Action item
Below are entries. Copy exactly the lines running from the line that holds "reg [31:2] rq_a;" to the line that holds "tidx < 4'd15);", with both ends included.

** Data shown follows **

Background: an optimization exercise with open tools, aiming at small area, a short achievable clock period and few clock cycles. Do not read the settings as production practice. Only simulation tests tie the RTL to the original design; equivalence was not proved. No activity file was given, so power comes from the tool's default toggle rates.

<file path="design/flow/config.mk">
export PLATFORM = sky130hd
export DESIGN_NAME = intq_mm
export DESIGN_NICKNAME = intq_mm
export VERILOG_FILES = /design/flow/design.v
export SDC_FILE = /design/flow/constraint.sdc
export NUM_CORES = 4
export LEC_CHECK = 0
export CAP_MARGIN = 20
export CORE_MARGIN = 2
export CORE_UTILIZATION = 40
export PLACE_DENSITY = 0.6
export SLEW_MARGIN = 20
</file>
<file path="design/flow/constraint.sdc">
create_clock -name core_clock -period 16.0 [get_ports {clk}]
set_input_delay 3.2000 -clock core_clock [delete_from_list [all_inputs] [get_ports {clk}]]
set_output_delay 3.2000 -clock core_clock [all_outputs]
set_load 0.01 [all_outputs]
</file>
<file path="design/flow/design.v">
module intq_mm (
    input  wire        clk,
    input  wire        rst,           
    input  wire        start,
    input  wire [2:0]  mode,          
    input  wire [15:0] rows,
    input  wire [15:0] cols,
    input  wire [31:0] src0,          
    input  wire [31:0] src1,          
    input  wire [31:0] bias_base,     
    input  wire [31:0] out_base,      
    input  wire [31:0] thr_base,      
    input  wire [15:0] thr_stride,
    input  wire [7:0]  z_a,
    input  wire [7:0]  z_out,
    input  wire [31:0] fold_m,
    input  wire [7:0]  fold_n,
    output wire        busy,
    output reg         done,
    output wire [31:0] result,
    output wire        mem_req,
    output wire        mem_we,
    output wire [31:0] mem_addr,
    output wire [31:0] mem_wdata,
    output wire [3:0]  mem_wstrb,
    input  wire        mem_gnt,
    input  wire        mem_rvalid,
    input  wire [31:0] mem_rdata
);
    localparam [1:0] S_IDLE = 2'd0, S_SET = 2'd1, S_RUN = 2'd2;
    reg [1:0]  state;
    reg        pol, wb4, k2;
    reg [15:0] n_cols, n_rows;
    reg [7:0]  za;
    reg [3:0]  zo;
    reg [31:0] fm;
    reg [4:0]  n1s, n2s;           
    reg        n1big, n2big;       
    reg [17:0] tinc;               
    reg        h0a, h0b;           
    reg [1:0]  wdelta;             
    reg [31:2] wa;                 
    reg [31:2] sb0;                
    reg [31:2] bia;                
    reg [31:2] tw;                 
    reg        ht;                 
    reg [31:0] oa0, oa1;           
    assign result = oa1;           
    localparam [2:0] I_BIAS = 3'd0, I_ACT0 = 3'd1, I_ACT1 = 3'd2, I_THR = 3'd3, I_DONE = 3'd4;
    localparam [2:0] OP_BIAS = 3'd0, OP_WGT = 3'd1, OP_ACT0 = 3'd2, OP_ACT1 = 3'd3, OP_THR = 3'd4;
    localparam [2:0] P_WA = 3'd0, P_ACT = 3'd1, P_BIA = 3'd2, P_TW = 3'd3, P_TL = 3'd4,
                     P_OA0 = 3'd5, P_OA1 = 3'd6, P_SET = 3'd7;
    localparam TGW = 10;
    reg [2:0]  iph;
    reg [15:0] ir;                 
    reg [15:0] k;                  
    reg [2:0]  tk;                 
    reg [5:0]  wq;                 
    reg        rq_claim;           
    reg [1:0]  wph;
    reg [7:0]  wb0, wb1;
    reg         pl_v, pl_we;
    reg [2:0]   pl_sel;
    reg [15:0]  pl_off;
    reg [TGW-1:0] pl_tag;
    reg [7:0]   pl_byte;
    reg        rq_v, rq_we;
    reg [31:2] rq_a;
    reg [3:0]  rq_strb;
    reg [7:0]  rq_byte;
    assign mem_req   = rq_v;
    assign mem_we    = rq_we;
    assign mem_addr  = {rq_a, 2'b00};
    assign mem_wdata = {4{rq_byte}};
    assign mem_wstrb = rq_strb;
    reg [TGW-1:0] tq [0:3];
    reg [1:0]  tq_wp, tq_rp;
    reg [2:0]  tq_n;
    reg [15:0] pr;                 
    wire       win8    = !wb4;
    wire [5:0] wq1     = wq + 6'd1;
    wire       need_w  = win8 ? (wq1 >= 6'd8) : (wq1 >= 6'd16);
    wire [15:0] k1     = k + 16'd1;
    wire [16:0] c2     = {k, 1'b0};
    wire [16:0] c2p    = {k1, 1'b0};
    wire        c_lt   = c2 < {1'b0, n_cols};
    wire        c_eq   = c2 == {1'b0, n_cols};
    wire        cp_lt  = c2p < {1'b0, n_cols};
    wire        cp_eq  = c2p == {1'b0, n_cols};
    wire        k0     = (k == 16'd0);
    wire        k_last = h0a ? !(cp_lt || cp_eq) : !cp_lt;
    wire [2:0]  nwl    = k2 ? 3'd1 : 3'd7;     
    wire        tk_last = (tk == nwl);
    wire [15:0] ir1    = ir + 16'd1;
    wire        row_last = (ir1 == n_rows);
    wire [15:0] dofs   = ({1'b0, n_cols} + {16'd0, h0a}) >> 1;    
    wire        alo0 = !(k0 && h0a) && (c_lt || (h0a && c_eq));
    wire        ahi0 = h0a ? c_lt : (cp_lt || cp_eq);
    wire        alo1 = !(k0 && h0b) && (c_lt || (h0b && c_eq));
    wire        ahi1 = h0b ? c_lt : (cp_lt || cp_eq);
    wire [3:0]  pos0 = wq[3:0] - {3'd0, h0a};
    wire [3:0]  pos1 = wq[3:0] - {3'd0, h0b};
    wire [3:0]  tidx = {tk, 1'b0} - {3'd0, ht};
    wire [3:0]  tidh = {tk, 1'b1} - {3'd0, ht};
    wire        tvlo = !(tk == 3'd0 && ht) && (k2 ? tidx < 4'd3 : tidx < 4'd15);
    wire        tvhi = k2 ? tidh < 4'd3 : tidh < 4'd15;
    wire        row_end_ok = !rq_claim || pol;
    wire        rq_free = !rq_v || mem_gnt;
    wire        pl_take = pl_v && rq_free && (pl_we || tq_n != 3'd4);
    wire        pl_room = !pl_v || pl_take;
    reg         nx_v, nx_we;
    reg [2:0]   nx_sel;
    reg [15:0]  nx_off;
    reg [TGW-1:0] nx_tag;
    always @(*) begin
        nx_v   = 1'b0;
        nx_we  = 1'b0;
        nx_sel = P_WA;
        nx_off = k;
        nx_tag = {OP_WGT, 7'd0};
        if (state == S_RUN) begin
            if (wph != 2'd0) begin
                nx_v = 1'b1; nx_we = 1'b1; nx_sel = (wph == 2'd1) ? P_OA0 : P_OA1;
            end else begin
                case (iph)
                    I_BIAS: begin
                        nx_v   = (n_cols != 16'd0) || row_end_ok;
                        nx_sel = P_BIA;
                        nx_tag = {OP_BIAS, 6'd0, n_cols == 16'd0};
                    end
                    I_ACT0: begin
                        nx_v = 1'b1;
                        if (need_w) begin
                            nx_sel = P_WA;
                            nx_tag = {OP_WGT, 7'd0};
                        end else begin
                            nx_sel = P_ACT;
                            nx_tag = {OP_ACT0, pos0, alo0, ahi0, 1'b0};
                        end
                    end
                    I_ACT1: begin
                        nx_v   = !k_last || row_end_ok;
                        nx_sel = P_ACT;
                        nx_off = k + dofs;
                        nx_tag = {OP_ACT1, pos1, alo1, ahi1, k_last};
                    end
                    I_THR: begin
                        nx_v   = !(tk_last && row_last) || (pr == ir && wph == 2'd0);
                        nx_sel = tk_last ? P_TL : P_TW;
                        nx_tag = {OP_THR, tidx, tvlo, tvhi, tk_last};
                    end
                    default: ;
                endcase
            end
        end
    end
    wire        plan = pl_room && nx_v;
    reg  [31:0] ad_a, ad_b;
    always @(*) begin
        case (pl_sel)
            P_WA:    begin ad_a = {wa, 2'b00};     ad_b = 32'd4; end
            P_ACT:   begin ad_a = {sb0, 2'b00};    ad_b = {14'd0, pl_off, 2'b00}; end
            P_BIA:   begin ad_a = {bia, 2'b00};    ad_b = 32'd4; end
            P_TW:    begin ad_a = {tw, 2'b00};     ad_b = 32'd4; end
            P_TL:    begin ad_a = {tw, ht, 1'b0};  ad_b = {{14{tinc[17]}}, tinc}; end
            P_OA0:   begin ad_a = oa0;             ad_b = 32'd1; end
            P_OA1:   begin ad_a = oa1;             ad_b = 32'd1; end
            default: begin ad_a = oa0;             ad_b = k2 ? ({16'd0, n_rows} + 32'd3) >> 2
                                                             : ({16'd0, n_rows} + 32'd1) >> 1; end
        endcase
    end
    wire [31:0] ad_sum  = ad_a + ad_b;
    wire [31:0] ad_addr = (pl_sel == P_ACT) ? ad_sum : ad_a;
    wire [TGW-1:0] t0 = tq[tq_rp];
    wire [2:0]  t0_op   = t0[9:7];
    wire [3:0]  t0_p    = t0[6:3];
    wire        t0_vlo  = t0[2];
    wire        t0_vhi  = t0[1];
    wire        t0_last = t0[0];
    reg [47:0]  win;
    wire [3:0]  pA_hi = t0_p + 4'd1;
    wire [3:0]  nlo = t0_p - 4'd4;
    wire [3:0]  nhi = pA_hi - 4'd4;
    wire [2:0]  blo = t0_p[2:0] - 3'd2;
    wire [2:0]  bhi = pA_hi[2:0] - 3'd2;
    reg  [7:0]  wsel_lo, wsel_hi;
    always @(*) begin
        if (wb4) begin
            wsel_lo = {4'd0, win[{nlo, 2'b00} +: 4]};
            wsel_hi = {4'd0, win[{nhi, 2'b00} +: 4]};
        end else begin
            wsel_lo = win[{blo, 3'b000} +: 8];
            wsel_hi = win[{bhi, 3'b000} +: 8];
        end
    end
    wire [8:0]  wz_lo = t0_vlo ? ({1'b0, wsel_lo} - {1'b0, za}) : 9'd0;
    wire [8:0]  wz_hi = t0_vhi ? ({1'b0, wsel_hi} - {1'b0, za}) : 9'd0;
    reg         v1;
    reg [2:0]   op1;
    reg [3:0]   p1;
    reg         vlo1, vhi1, last1;
    reg [31:0]  d1;
    reg [8:0]   wl1, wh1;
    wire signed [24:0] pr_lo = $signed(wl1) * $signed(d1[15:0]);
    wire signed [24:0] pr_hi = $signed(wh1) * $signed(d1[31:16]);
    wire        act1 = (op1 == OP_ACT0 || op1 == OP_ACT1);
    reg         v2;
    reg [2:0]   op2;
    reg [3:0]   p2;
    reg         vlo2, vhi2, last2;
    reg [24:0]  x2, y2;
    wire [31:0] d2 = {y2[15:0], x2[15:0]};
    reg [31:0]  acc0, acc1;
    reg         f0, f1;            
    reg [3:0]   lv0, lv1;
    reg         xfer;              
    wire [31:0] acc_s = (op2 == OP_ACT1) ? acc1 : acc0;
    wire [31:0] acc_n = acc_s + {{7{x2[24]}}, x2} + {{7{y2[24]}}, y2};
    wire [3:0]  kmax = k2 ? 4'd3 : 4'd15;
    wire [3:0]  p2_hi = p2 + 4'd1;
    wire        lt0_lo = $signed(acc0[15:0]) < $signed(d2[15:0]);
    wire        lt0_hi = $signed(acc0[15:0]) < $signed(d2[31:16]);
    wire        lt1_lo = $signed(acc1[15:0]) < $signed(d2[15:0]);
    wire        lt1_hi = $signed(acc1[15:0]) < $signed(d2[31:16]);
    reg  [3:0]  tl0, tl1;
    reg         tf0, tf1;
    always @(*) begin
        tl0 = lv0; tf0 = f0;
        if (!tf0 && vlo2 && lt0_lo) begin tl0 = p2; tf0 = 1'b1; end
        if (!tf0 && vhi2 && lt0_hi) begin tl0 = p2_hi; tf0 = 1'b1; end
        tl1 = lv1; tf1 = f1;
        if (!tf1 && vlo2 && lt1_lo) begin tl1 = p2; tf1 = 1'b1; end
        if (!tf1 && vhi2 && lt1_hi) begin tl1 = p2_hi; tf1 = 1'b1; end
    end
    wire        thr_ev = v2 && op2 == OP_THR && last2;
    localparam [2:0] R_IDLE = 3'd0, R_SHL = 3'd1, R_MUL = 3'd2, R_SHR = 3'd3, R_FIN = 3'd4, R_OUT = 3'd5;
    reg [2:0]   rph;
    reg         rsec;              
    reg [31:0]  rt;                
    reg [31:0]  rbuf;              
    reg signed [32:0] rs;          
    reg [4:0]   rcnt;
    reg [3:0]   rl0, rl1;          
    wire [4:0]  rdig = {(rcnt[2:0] == 3'd7) ? rt[3] : 1'b0, rt[3:0]};
    wire signed [36:0] rprod = $signed(fm) * $signed(rdig);
    wire signed [36:0] rnext = ($signed({{4{rs[32]}}, rs}) + rprod) >>> 4;
    wire [3:0]  rv = rs[32] ? 4'd0 :
                     (rs > $signed({29'd0, kmax})) ? kmax : rs[3:0];
    wire [3:0]  rlev0 = rv + zo;
    wire [3:0]  rlev  = k2 ? {2'b00, rlev0[1:0]} : rlev0;
    reg [7:0]   pb0, pb1;
    wire [15:0] pr1 = pr + 16'd1;
    wire [1:0]  slot = k2 ? pr[1:0] : {1'b0, pr[0]};
    wire        pk_full = (k2 ? (slot == 2'd3) : (slot == 2'd1)) || (pr1 == n_rows);
    wire        rq_ev_ok = (rph == R_OUT) && !(pk_full && wph != 2'd0);
    wire        pk_ev = thr_ev || rq_ev_ok;
    wire [3:0]  pl0 = pol ? tl0 : rl0;
    wire [3:0]  pl1 = pol ? tl1 : rl1;
    wire [2:0]  sh  = k2 ? {slot, 1'b0} : {slot[0], 2'b00};
    wire [7:0]  nb0 = (slot == 2'd0 ? 8'd0 : pb0) | ({4'd0, pl0} << sh);
    wire [7:0]  nb1 = (slot == 2'd0 ? 8'd0 : pb1) | ({4'd0, pl1} << sh);
    assign busy = (state != S_IDLE);
    wire all_done = (iph == I_DONE) && (pr == n_rows) && (wph == 2'd0) && !pl_v && !rq_v;
    always @(posedge clk) begin
        if (rst) begin
            state <= S_IDLE;
            done  <= 1'b0;
            rq_v  <= 1'b0;
            pl_v  <= 1'b0;
            tq_wp <= 2'd0;
            tq_rp <= 2'd0;
            tq_n  <= 3'd0;
            v1    <= 1'b0;
            v2    <= 1'b0;
            xfer  <= 1'b0;
            rph   <= R_IDLE;
            wph   <= 2'd0;
            iph   <= I_DONE;
            rq_claim <= 1'b0;
        end else begin
            done <= 1'b0;
            case (state)
                S_IDLE: if (start) begin
                    pol    <= mode[0];
                    wb4    <= mode[1];
                    k2     <= mode[2];
                    n_rows <= rows;
                    n_cols <= cols;
                    za     <= z_a;
                    zo     <= z_out[3:0];
                    fm     <= fold_m;
                    n1s    <= fold_n[7] ? 5'd0 - fold_n[4:0] : 5'd0;
                    n1big  <= fold_n[7] && (fold_n <= 8'hE0);
                    n2s    <= fold_n[7] ? 5'd0 : fold_n[4:0];
                    n2big  <= !fold_n[7] && (fold_n >= 8'd32);
                    tinc   <= {1'b0, (thr_stride != 16'd0) ? thr_stride : (mode[2] ? 16'd3 : 16'd15), 1'b0}
                              - (mode[2] ? 18'd4 : 18'd28);
                    h0a    <= src1[1];
                    h0b    <= src1[1] ^ cols[0];
                    wdelta <= (cols[0] ? (mode[1] ? 2'd0 : 2'd3) : (src1[1] ? 2'd2 : 2'd0));
                    wa     <= src0[31:2];
                    wq     <= mode[1] ? {3'b010, src0[1:0], 1'b0} : {4'b0010, src0[1:0]};
                    sb0    <= src1[31:2];
                    bia    <= bias_base[31:2];
                    tw     <= thr_base[31:2];
                    ht     <= thr_base[1];
                    oa0    <= out_base;
                    oa1    <= out_base;
                    ir     <= 16'd0;
                    k      <= 16'd0;
                    tk     <= 3'd0;
                    pr     <= 16'd0;
                    iph    <= I_BIAS;
                    pl_sel <= P_SET;
                    if (rows == 16'd0) begin
                        done <= 1'b1;
                    end else begin
                        state <= S_SET;
                    end
                end
                S_SET: begin
                    oa1   <= ad_sum;
                    state <= S_RUN;
                end
                S_RUN: if (all_done) begin
                    state <= S_IDLE;
                    done  <= 1'b1;
                end
                default: state <= S_IDLE;
            endcase
            if (rq_free) rq_v <= 1'b0;
            if (pl_take) begin
                rq_v    <= 1'b1;
                rq_we   <= pl_we;
                rq_a    <= ad_addr[31:2];
                rq_strb <= pl_we ? (4'b0001 << ad_a[1:0]) : 4'b0000;
                rq_byte <= pl_byte;
                case (pl_sel)
                    P_WA:  wa  <= ad_sum[31:2];
                    P_BIA: bia <= ad_sum[31:2];
                    P_TW:  tw  <= ad_sum[31:2];
                    P_TL:  begin tw <= ad_sum[31:2]; ht <= ad_sum[1]; end
                    P_OA0: oa0 <= ad_sum;
                    P_OA1: oa1 <= ad_sum;
                    default: ;
                endcase
                if (!pl_we) begin
                    tq[tq_wp] <= pl_tag;
                    tq_wp <= tq_wp + 2'd1;
                end
            end
            if (pl_take) pl_v <= 1'b0;
            tq_n <= tq_n + ((pl_take && !pl_we) ? 3'd1 : 3'd0) - (mem_rvalid && state == S_RUN ? 3'd1 : 3'd0);
            if (mem_rvalid && state == S_RUN) tq_rp <= tq_rp + 2'd1;
            if (plan) begin
                pl_v    <= 1'b1;
                pl_we   <= nx_we;
                pl_sel  <= nx_sel;
                pl_off  <= nx_off;
                pl_tag  <= nx_tag;
                pl_byte <= (wph == 2'd1) ? wb0 : wb1;
                if (nx_we) begin
                    wph <= (wph == 2'd1) ? 2'd2 : 2'd0;
                end else begin
                    case (iph)
                        I_BIAS: begin
                            if (n_cols != 16'd0) iph <= I_ACT0;
                            else if (pol) iph <= I_THR;
                            else begin
                                rq_claim <= 1'b1;
                                ir  <= ir1;
                                iph <= row_last ? I_DONE : I_BIAS;
                            end
                        end
                        I_ACT0: begin
                            if (need_w) wq <= wq - (win8 ? 6'd4 : 6'd8);
                            else        iph <= I_ACT1;
                        end
                        I_ACT1: begin
                            if (k_last) begin
                                k   <= 16'd0;
                                wq  <= wq + 6'd2 + {{4{wdelta[1]}}, wdelta};
                                if (pol) iph <= I_THR;
                                else begin
                                    rq_claim <= 1'b1;
                                    ir  <= ir1;
                                    iph <= row_last ? I_DONE : I_BIAS;
                                end
                            end else begin
                                k   <= k1;
                                wq  <= wq + 6'd2;
                                iph <= I_ACT0;
                            end
                        end
                        I_THR: begin
                            if (tk_last) begin
                                tk  <= 3'd0;
                                ir  <= ir1;
                                iph <= row_last ? I_DONE : I_BIAS;
                            end else begin
                                tk  <= tk + 3'd1;
                            end
                        end
                        default: ;
                    endcase
                end
            end
            v1 <= mem_rvalid && state == S_RUN && t0_op != OP_WGT;
            if (mem_rvalid) begin
                op1   <= t0_op;
                p1    <= t0_p;
                vlo1  <= t0_vlo;
                vhi1  <= t0_vhi;
                last1 <= t0_last;
                d1    <= mem_rdata;
                wl1   <= wz_lo;
                wh1   <= wz_hi;
                if (t0_op == OP_WGT) win <= {mem_rdata, win[47:32]};
            end
            v2 <= v1;
            if (v1) begin
                op2   <= op1;
                p2    <= p1;
                vlo2  <= vlo1;
                vhi2  <= vhi1;
                last2 <= last1;
                x2    <= act1 ? pr_lo : {9'd0, d1[15:0]};
                y2    <= act1 ? pr_hi : {9'd0, d1[31:16]};
            end
            xfer <= v2 && last2 && (op2 == OP_BIAS || op2 == OP_ACT1) && !pol;
            if (v2) begin
                case (op2)
                    OP_BIAS: begin
                        acc0 <= d2;
                        acc1 <= d2;
                        f0   <= 1'b0;
                        f1   <= 1'b0;
                        lv0  <= kmax;
                        lv1  <= kmax;
                    end
                    OP_ACT0: acc0 <= acc_n;
                    OP_ACT1: acc1 <= acc_n;
                    OP_THR: begin
                        lv0 <= tl0; f0 <= tf0;
                        lv1 <= tl1; f1 <= tf1;
                    end
                    default: ;
                endcase
            end
            case (rph)
                R_IDLE: if (xfer) begin
                    rt   <= acc0;
                    rbuf <= acc1;
                    rsec <= 1'b0;
                    rs   <= 33'd0;
                    rcnt <= n1s;
                    rph  <= R_SHL;
                end
                R_SHL: begin
                    if (n1big) begin
                        rph  <= R_FIN;
                    end else if (rcnt[4:2] != 3'd0) begin
                        rcnt <= rcnt - 5'd4;
                        rt   <= {rt[27:0], 4'd0};
                    end else if (rcnt[1:0] != 2'd0) begin
                        rcnt <= rcnt - 5'd1;
                        rt   <= {rt[30:0], 1'b0};
                    end else begin
                        rph  <= R_MUL;
                    end
                end
                R_MUL: begin
                    rs   <= n2big && rcnt[2:0] == 3'd7 ? 33'd0 : rnext[32:0];
                    rt   <= {4'd0, rt[31:4]};
                    rcnt <= rcnt + 5'd1;
                    if (rcnt[2:0] == 3'd7) begin
                        rcnt <= n2s;
                        rph  <= n2big ? R_FIN : R_SHR;
                    end
                end
                R_SHR: begin
                    if (rcnt[4:2] != 3'd0) begin
                        rcnt <= rcnt - 5'd4;
                        rs   <= rs >>> 4;
                    end else if (rcnt[1:0] != 2'd0) begin
                        rcnt <= rcnt - 5'd1;
                        rs   <= rs >>> 1;
                    end else begin
                        rph  <= R_FIN;
                    end
                end
                R_FIN: begin
                    rs   <= 33'd0;
                    rcnt <= n1s;
                    if (!rsec) begin
                        rl0  <= rlev;
                        rt   <= rbuf;
                        rsec <= 1'b1;
                        rph  <= R_SHL;
                    end else begin
                        rl1  <= rlev;
                        rph  <= R_OUT;
                    end
                end
                R_OUT: if (rq_ev_ok) begin
                    rph      <= R_IDLE;
                    rq_claim <= 1'b0;
                end
                default: rph <= R_IDLE;
            endcase
            if (pk_ev) begin
                pr <= pr1;
                if (pk_full) begin
                    wb0 <= nb0;
                    wb1 <= nb1;
                    wph <= 2'd1;
                end else begin
                    pb0 <= nb0;
                    pb1 <= nb1;
                end
            end
        end
    end
endmodule
</file>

** End of Data shown **

Your response
    reg [31:2] rq_a;
    reg [3:0]  rq_strb;
    reg [7:0]  rq_byte;
    assign mem_req   = rq_v;
    assign mem_we    = rq_we;
    assign mem_addr  = {rq_a, 2'b00};
    assign mem_wdata = {4{rq_byte}};
    assign mem_wstrb = rq_strb;
    reg [TGW-1:0] tq [0:3];
    reg [1:0]  tq_wp, tq_rp;
    reg [2:0]  tq_n;
    reg [15:0] pr;                 
    wire       win8    = !wb4;
    wire [5:0] wq1     = wq + 6'd1;
    wire       need_w  = win8 ? (wq1 >= 6'd8) : (wq1 >= 6'd16);
    wire [15:0] k1     = k + 16'd1;
    wire [16:0] c2     = {k, 1'b0};
    wire [16:0] c2p    = {k1, 1'b0};
    wire        c_lt   = c2 < {1'b0, n_cols};
    wire        c_eq   = c2 == {1'b0, n_cols};
    wire        cp_lt  = c2p < {1'b0, n_cols};
    wire        cp_eq  = c2p == {1'b0, n_cols};
    wire        k0     = (k == 16'd0);
    wire        k_last = h0a ? !(cp_lt || cp_eq) : !cp_lt;
    wire [2:0]  nwl    = k2 ? 3'd1 : 3'd7;     
    wire        tk_last = (tk == nwl);
    wire [15:0] ir1    = ir + 16'd1;
    wire        row_last = (ir1 == n_rows);
    wire [15:0] dofs   = ({1'b0, n_cols} + {16'd0, h0a}) >> 1;    
    wire        alo0 = !(k0 && h0a) && (c_lt || (h0a && c_eq));
    wire        ahi0 = h0a ? c_lt : (cp_lt || cp_eq);
    wire        alo1 = !(k0 && h0b) && (c_lt || (h0b && c_eq));
    wire        ahi1 = h0b ? c_lt : (cp_lt || cp_eq);
    wire [3:0]  pos0 = wq[3:0] - {3'd0, h0a};
    wire [3:0]  pos1 = wq[3:0] - {3'd0, h0b};
    wire [3:0]  tidx = {tk, 1'b0} - {3'd0, ht};
    wire [3:0]  tidh = {tk, 1'b1} - {3'd0, ht};
    wire        tvlo = !(tk == 3'd0 && ht) && (k2 ? tidx < 4'd3 : tidx < 4'd15);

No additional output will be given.